In the case where the title construction fails, or if some other TEX
usage causes a violation of the formal standard, browsers will
still render the output correctly if this manual is followed.
12.2 HTML Styles
There are good reasons why the <head> and <body> tags
are by default omitted by TTH. See the FAQ [B.3] for a
brief discussion. However, the evolution of HTML standards (not yet
browsers) is towards imposing more restrictions on the freedom to omit
tags. For example XHTML requires that containers have both
opening and closing tags. Therefore TTH has a switch -w?
(where the question mark denotes an optional integer) that controls
its writing style as follows.
- Default
- Construct title. Do not enter head and body tags.
- -w -w0
- Do not construct title or enter head/body tags.
- -w1
- Enter head and body tags assuming that the title is the
dividing point.
- -w2
- Use XHTML syntax.
- -w4
- Don't use block level font size commands between paragraphs.

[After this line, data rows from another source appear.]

--- config.mk ---
export PLATFORM = sky130hd
export DESIGN_NAME = fa_bist
export DESIGN_NICKNAME = d
export VERILOG_FILES = /design/src/rtl/fa_bist.sv
export SDC_FILE = /design/constraint.sdc
export NUM_CORES = 1
export LEC_CHECK = 0
export CAP_MARGIN = 10
export CELL_PAD_IN_SITES_DETAIL_PLACEMENT = 1
export CELL_PAD_IN_SITES_GLOBAL_PLACEMENT = 1
export CORE_ASPECT_RATIO = 1.25
export CORE_UTILIZATION = 44
export DETAILED_ROUTE_END_ITERATION = 10
export PLACE_DENSITY_LB_ADDON = 0.2
export SLEW_MARGIN = 40
export SYNTH_ARGS = -nofsm -noshare
export SYNTH_HDL_FRONTEND = slang
export SYNTH_SLANG_ARGS = --single-unit
--- constraint.sdc ---
create_clock -name clk -period 3.1 [get_ports clk]
set_clock_uncertainty 0.05 [all_clocks]
set_input_delay 0.465 -clock clk [delete_from_list [all_inputs] [get_ports clk]]
set_output_delay 0.465 -clock clk [all_outputs]
set_load 0.01 [all_outputs]
--- src/rtl/fa_bist.sv ---
// Exhaustive full-adder BIST: sweeps {ci,a,b} = 0..7, waits SETTLE_CYC cycles per
// vector, then compares dut_s/dut_co against a golden model. Optional FA_BIST_FAIL_CAPTURE_EN.
module fa_bist #(
    parameter int SETTLE_CYC = 2
) (
    input  logic       clk,
    input  logic       rst_n,
    input  logic       start,
    input  logic       dut_s,
    input  logic       dut_co,
    output logic       ci,
    output logic       a,
    output logic       b,
    output logic       busy,
    output logic       done,
    output logic       pass,
    output logic [3:0] err_cnt
`ifdef FA_BIST_FAIL_CAPTURE_EN
    ,
    output logic       fail_vld,
    output logic [2:0] fail_vec
`endif
);

    typedef enum logic [2:0] {IDLE, DRIVE, SETTLE, CHECK, FIN} state_t;

    localparam logic [3:0] SETTLE_LAST = 4'(SETTLE_CYC - 1);

    state_t     state;
    logic [2:0] vec;
    logic [3:0] cnt;
    logic       exp_s, exp_co, mism;
    logic [3:0] err_nxt;

    // Golden model works off the registered stimulus, not vec.
    assign exp_s   = ci ^ a ^ b;
    assign exp_co  = (a & b) | (ci & (a ^ b));
    assign mism    = (dut_s != exp_s) | (dut_co != exp_co);
    assign err_nxt = (mism && err_cnt != 4'd8) ? err_cnt + 4'd1 : err_cnt;

    always_ff @(posedge clk or negedge rst_n) begin
        if (!rst_n) begin
            state    <= IDLE;
            {ci, a, b} <= 3'b000;
            busy     <= 1'b0;
            done     <= 1'b0;
            pass     <= 1'b0;
            err_cnt  <= 4'd0;
            vec      <= 3'd0;
            cnt      <= 4'd0;
`ifdef FA_BIST_FAIL_CAPTURE_EN
            fail_vld <= 1'b0;
            fail_vec <= 3'd0;
`endif
        end else begin
            done <= 1'b0;
            case (state)
                IDLE: begin
                    if (start) begin
                        state    <= DRIVE;
                        busy     <= 1'b1;
                        err_cnt  <= 4'd0;
                        pass     <= 1'b0;
                        vec      <= 3'd0;
`ifdef FA_BIST_FAIL_CAPTURE_EN
                        fail_vld <= 1'b0;
                        fail_vec <= 3'd0;
`endif
                    end
                end
                DRIVE: begin
                    {ci, a, b} <= vec;
                    cnt        <= 4'd0;
                    state      <= SETTLE;
                end
                SETTLE: begin
                    cnt <= cnt + 4'd1;
                    if (cnt == SETTLE_LAST) state <= CHECK;
                end
                CHECK: begin
                    err_cnt <= err_nxt;
`ifdef FA_BIST_FAIL_CAPTURE_EN
                    if (mism && !fail_vld) begin
                        fail_vld <= 1'b1;
                        fail_vec <= {ci, a, b};
                    end
`endif
                    // pass must include this last CHECK's result, hence err_nxt.
                    if (vec == 3'd7) begin
                        state <= FIN;
                        done  <= 1'b1;
                        busy  <= 1'b0;
                        pass  <= (err_nxt == 4'd0);
                    end else begin
                        vec   <= vec + 3'd1;
                        state <= DRIVE;
                    end
                end
                FIN:     state <= IDLE;
                default: state <= IDLE;
            endcase
        end
    end

endmodule

==> qor.txt, run 1 <==
# Max-Cap Violations -> 0
PwrDens -> 855 nW/um^2
endpoints failing hold -> 0
Leakage -> 0.586 nW
core area -> 2480 um^2
Worst Path Arrival -> 2.27 ns
#FFs+latches synth -> 20
DR iter-0 viols -> 12
Post-CTS Resized -> 0
Mapped Nets -> 133
Die Y -> 59.5 um
vias in the first global route -> 984
gr usage total -> 22.5%
Clock Sinks -> 20
gr busiest metal -> met2
RSZ-0062 raised after global routing -> no
first-pass GRT wire length -> 4.46 mm
CP cell instances -> inv_1 -> fa_1 -> xor2_2 -> a2bb2oi_2 -> xnor2_1 -> o41ai_2
Post-CTS Hold Fix Bufs -> 0
total wire length -> 2.63 mm
VDD IR max -> 0.000436 V
Vias -> 942
Worst-Skew Late Latency -> 0.31 ns
Ant. Diodes -> 0
most frequent cells in the layout -> dfrtp_1 (20), o21ai_0 (16), clkdlybuf4s50_1 (13)
critical path fanouts, max -> 6
largest net degree at the start of global routing -> 21
Hold Path Class -> in2async
CP startpoint -> a
gpl congestion -> 0.779
DRT Pass-1 Iters -> 3
Clk pin slew, worst setup/hold paths -> 0.11 ns
M3 GR Usage -> 3.35%
Unique masters post-synth -> 39
Slew Viols, Final -> 0
placed insts -> 165
setup bufs post-CTS -> 0
Starting Density -> 47.0%
sequential share of the synthesized area -> 43.0%
# nets final -> 149
Tmin final -> 2.12 ns
Post-Syn Area -> 1160 um^2
Final period util -> 68.3%
hold slack -> 0.0432 ns
slowest stage delay, CP -> 0.59 ns
IO buf count -> 14
non-filler cells, final -> 168
WL per Instance -> 15.6 um
IO Count -> 15
met1 GRT Util -> 28.0%
die width -> 48.0 um
crit end category -> flip-flop
via/cell ratio -> 5.61
Clock Power Share -> 10.8%
status -> finished clean
Tightest Pin Transition -> 0.524 ns
CTS H-tree lvls -> 1
Syn-to-layout area delta -> 16.0%
Internal -> 0.641 mW
Crit Path Category -> reg2reg
Required @ worst endpoint -> 3.26 ns
Clock Tree Buf Depth -> 2
DRC Markers -> 0
CTS tree -> built
Flop pwr share -> 38.9%
Root Buffer -> clkbuf_4
slew margin rel. -> 65.0%
Net Sw Frac -> 44.5%
# setup viols final -> 0
TritonCTS Buffers -> 3
Yosys warnings -> 0
synthesized area per cell -> 9.63 um^2
grt met2 use -> 36.9%
Core Rows -> 20
Setup TNS -> 0 ns
final antenna-violating net count -> 0
DIE AREA -> 2860 um^2
layout cell share with drive strength beyond 1 -> 10.4%
initial antenna violation count -> 0
startpoint types -> flip-flop
HPWL Detailed -> 2.02 mm
most common cell after layout, fill and taps aside -> dfrtp_1
Synth Instances -> 121
GRT overflow -> 0
Comb power frac -> 50.3%
sw power -> 0.514 mW
Reg-to-Reg Start -> a
f_max -> 473 MHz
slowest CP cell -> fa_1
kinds of logic (layout without fill, tap and decap cells):
group           Yosys count  in the layout  synth area share (%)
fa+ha+maj                 7              7                  8.16
flops                    20             20                  43.0
mux                       1              1                 0.859
buf+inv                  16             30                  5.26
simple gates             30             30                  13.5
compound gates           42             42                  24.8
xor+xnor                  5              5                  4.40
layout make-up:
class | instances | area (um^2)
multi-input combinational | 85 | 603
clock buffer | 3 | 22.5
tap | 33 | 41.3
inverter | 13 | 48.8
timing repair buffer | 14 | 135
fill | 282 | 1130
sequential | 20 | 500
synth_stat cells:
cell	number	area [um^2]
dfrtp_1	20	500
o21ai_0	16	80.1
inv_1	12	45.0
nand2_1	10	37.5
a21oi_1	8	40.0
ha_1	6	75.1
nand3_1	6	30.0
nor2_1	3	11.3
a211oi_1	2	15.0
a21boi_0	2	15.0
a21oi_2	2	17.5
a22o_1	2	17.5
a32o_1	2	20.0
clkbuf_1	2	7.51
nor3_1	2	10.0
xnor2_1	2	17.5
xor2_1	2	17.5
a21bo_2	1	10.0
a221oi_2	1	15.0
a2bb2oi_2	1	15.0
a31oi_1	1	6.26
a41oi_1	1	8.76
and2_1	1	6.26
and3_1	1	6.26
buf_2	1	5.00
fa_1	1	20.0
inv_2	1	3.75
mux2i_1	1	10.0
nand3b_1	1	7.51
nor2_2	1	6.26
nor4_1	1	6.26
nor4b_1	1	8.76
nor4bb_1	1	10.0
o21a_1	1	7.51
o21ai_1	1	5.00
o41ai_2	1	16.3
or3_1	1	6.26
or3b_4	1	11.3
xor2_2	1	16.3
power by group through the flow:
stage	logic [mW]	registers, mW	clock network (mW)
6_report	0.581	0.449	0.125
3_5_place_dp	0.591	0.455	0
3_3_place_gp	0.555	0.446	0
5_1_grt	0.654	0.468	0.137
2_1_floorplan	0.439	0.413	0
4_1_cts	0.591	0.449	0.129
critical path: cells and delay by family (launching register included):
kind / cells / cell delay, ns
AO/OA/AOI/OAI: 2 / 0.42
XOR/XNOR: 2 / 0.51
adder cells (fa/ha/maj): 1 / 0.59
buffers and inverters: 1 / 0.08
flip-flops: 1 / 0.36
routing by layer:
metal,vias to the layer above,routed length (um)
li1,460,-
met4,0,49
met1,465,1080
met2,12,1450
met3,5,51
met5,-,0
path summary, 6_finish.rpt:
path / endpoint / slack [ns] / depth (start not counted)
worst max-delay path: pass / 0.98 / 6
max in group asynchronous: cnt[2] / 2.63 / 1
worst min-delay path: state[0] / 0.04 / 1
min in group clk: busy / 0.47 / 2
worst max register to register: pass / 0.98 / 6
worst min register to register: busy / 0.47 / 2
registers in the layout, summed over array words and instances, names as in the netlist:
| signal | flops |
|---|---|
| cnt | 4 |
| err_cnt | 4 |
| state | 3 |
| vec | 3 |
| a | 1 |
| b | 1 |
| busy | 1 |
| ci | 1 |
| done | 1 |
| pass | 1 |
through the flow:
stage               setup slack, ns  utilization [%]  area, um^2  power [mW]
finish                        0.984             54.5        1350        1.16
global placement              0.959             53.8        1330        1.00
global route                  0.809             54.5        1350        1.26
floorplan                      1.12                -        1160       0.852
CTS                           0.966             54.5        1350        1.17
detailed placement            0.909             53.6        1330        1.05
Power figures use the tool's default switching activity.
==> run 2, diff against run 1 <==
- CORE_UTILIZATION: 44 -> 37
- clock period: 3.1 -> 1.85 ns (I/O delays scaled with it)
==> qor.txt, run 2 (synthesis gave the netlist of run 1 again) <==
hold slack -> 0.247 ns
DIE AREA -> 3380 um^2
Final period util -> 108%
Die Y -> 64.7 um
most common cell after layout, fill and taps aside -> dfrtp_1
PwrDens -> 1440 nW/um^2
first-pass GRT wire length -> 4.67 mm
Worst-Skew Late Latency -> 0.30 ns
Crit Path Category -> reg2reg
core area -> 2970 um^2
largest net degree at the start of global routing -> 21
layout cell share with drive strength beyond 1 -> 19.9%
CTS tree -> built
Tightest Pin Transition -> 0.508 ns
Hold Path Class -> in2async
vias in the first global route -> 995
slew margin rel. -> 66.1%
Syn-to-layout area delta -> 26.4%
fin util -> 49.5%
TritonCTS Buffers -> 3
total wire length -> 2.73 mm
Root Buffer -> clkbuf_4
Setup TNS -> -0.391 ns
# Max-Cap Violations -> 0
crit end category -> flip-flop
gr usage total -> 18.4%
gpl congestion -> 0.848
Net Sw Frac -> 43.2%
DRT Pass-1 Iters -> 4
Flop pwr share -> 31.8%
# setup viols final -> 5
Clock Tree Buf Depth -> 2
failing checks -> setup timing
Tmin final -> 2.00 ns
Post-CTS Hold Fix Bufs -> 0
Starting Density -> 39.2%
final antenna-violating net count -> 0
Seq. cell area -> 500 um^2
Worst Path Arrival -> 2.16 ns
Leakage -> 0.646 nW
Vias -> 1003
Area after DPL -> 1420 um^2
sw power -> 0.913 mW
Fillers -> 349
final worst slack -> -0.152 ns
GRT overflow -> 0
Slew Viols, Final -> 0
HPWL Detailed -> 2.03 mm
CTS H-tree lvls -> 1
IO Count -> 15
most frequent cells in the layout -> dfrtp_1 (20), o21ai_0 (16), clkdlybuf4s50_1 (14)
WL per Instance -> 15.0 um
Clock Power Share -> 9.9%
# nets final -> 160
Clk pin slew, worst setup/hold paths -> 0.11 ns
Ant. Diodes -> 0
f_max -> 499 MHz
status -> finished with violations
Core Rows -> 22
RSZ-0062 raised after global routing -> yes
startpoint types -> flip-flop
Required @ worst endpoint -> 2.01 ns
IO buf count -> 14
Comb power frac -> 58.3%
final instance area -> 1470 um^2
initial antenna violation count -> 0
DR iter-0 viols -> 16
non-filler cells, final -> 182
critical path fanouts, max -> 6
Multi-input gate area -> 633 um^2
placed insts -> 179
Internal -> 1.20 mW
largest registers -> cnt (4), err_cnt (4)
endpoints failing hold -> 0
VDD IR max -> 0.000798 V
die width -> 52.2 um
DRC Markers -> 0
via/cell ratio -> 5.51
Clock Sinks -> 20
run 2: through the flow:
stage / setup WS [ns] / power, mW
after floorplan: -0.0849 / 1.42
after global placement: -0.101 / 1.80
after detailed placement: -0.184 / 1.87
after CTS: -0.200 / 2.09
after global routing: -0.220 / 2.30
final: -0.152 / 2.11
run 2: timing repair:
action	4_1_cts	5_1_grt
setup buffers	0	0
resized for setup	1	4
pin swaps	2	2
setup endpoints to repair	5	5
gates cloned	0	0
run 2: final cells by class:
class / count / share of cell area (%)
multi-input combinational: 85 / 43.0
sequential: 20 / 34.0
timing repair buffer: 25 / 15.1
inverter: 13 / 3.31
tap: 36 / 3.06
clock buffer: 3 / 1.53
run 2: power groups by stage:
stage / Sequential [mW] / Combinational (mW) / Clock, mW
4_1_cts: 0.676 / 1.20 / 0.212
6_report: 0.672 / 1.23 / 0.210
3_3_place_gp: 0.671 / 1.13 / 0
2_1_floorplan: 0.694 / 0.731 / 0
5_1_grt: 0.691 / 1.37 / 0.235
3_5_place_dp: 0.683 / 1.18 / 0
run 2: worst paths after layout:
| kind | startpoint | end | slack [ns] | cells past startpoint |
|---|---|---|---|---|
| max in group asynchronous | rst_n | err_cnt[0] | 1.29 | 2 |
| worst min register to register | vec[0] | vec[0] | 0.47 | 1 |
| min in group clk | vec[0] | vec[0] | 0.47 | 1 |
| worst min-delay path | rst_n | busy | 0.25 | 2 |
| worst max-delay path | ci | pass | -0.15 | 6 |
| worst max register to register | ci | pass | -0.15 | 6 |
run 2: critical path, cell delays in order (launching register included):
cell and delay [ns]:
dfrtp_1 0.37, inv_2 0.05, fa_2 0.61, xor2_4 0.24, a22o_1 0.19, a211oi_1 0.09
o41ai_2 0.30
run 2: metal layers:
| layer | up-vias | track usage [%] | wire length [um] |
|---|---|---|---|
| li1 | 479 | - | - |
| met3 | 9 | 2.11 | 54 |
| met2 | 16 | 30.8 | 1380 |
| met5 | - | 0 | 0 |
| met4 | 0 | 9.87 | 78 |
| met1 | 499 | 22.5 | 1220 |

At present, in addition to the default style that
attempts to construct a title but does not enter head and body tags,
-w or equivalently -w0 prevents TTH from attempting to construct a
title or anything else in the way of head/body divisions. This style
is best used for documents where the author has explicitly entered the
required HTML tags. The switch -w1 invokes pedantic HTML style which
enters head and body tags under the assumption that the title
(possibly constructed automatically) is the last thing in the head
section. A style -w2 produces XHTML documents but requires
cascading style sheet (CSS) support in the browser otherwise the
rendering will not be as satisfactory as the default.
Addition of four to the writing style index (e.g. -w4) prevents
TTH employing block-level font size commands if the size is changed
immediately after a \par or implied paragraph. The additional
CSS style sheet is not inserted and, of course, the browser need not
support CSS. The (now) default writing style is to accommodate tables
and equations inside sections of larger or smaller text in a manner
that will pass standards validation. According to the standard, HTML
font changing commands like most others, are either of
inline type, in which case they are forbidden
to contain block level constructs like
tables, or block type, in which case they force a new line and so
can't be used within a paragraph. The default can't universally fix
this unnecessarily restrictive requirement of the standard (which
most browsers wisely do not honor). There are situations where
TEX usage is simply impossible to express in HTML. However, it does
fix the vast majority of sensible usages. The switch -w4 turns off
this approach, reverting to less standards-compatible style.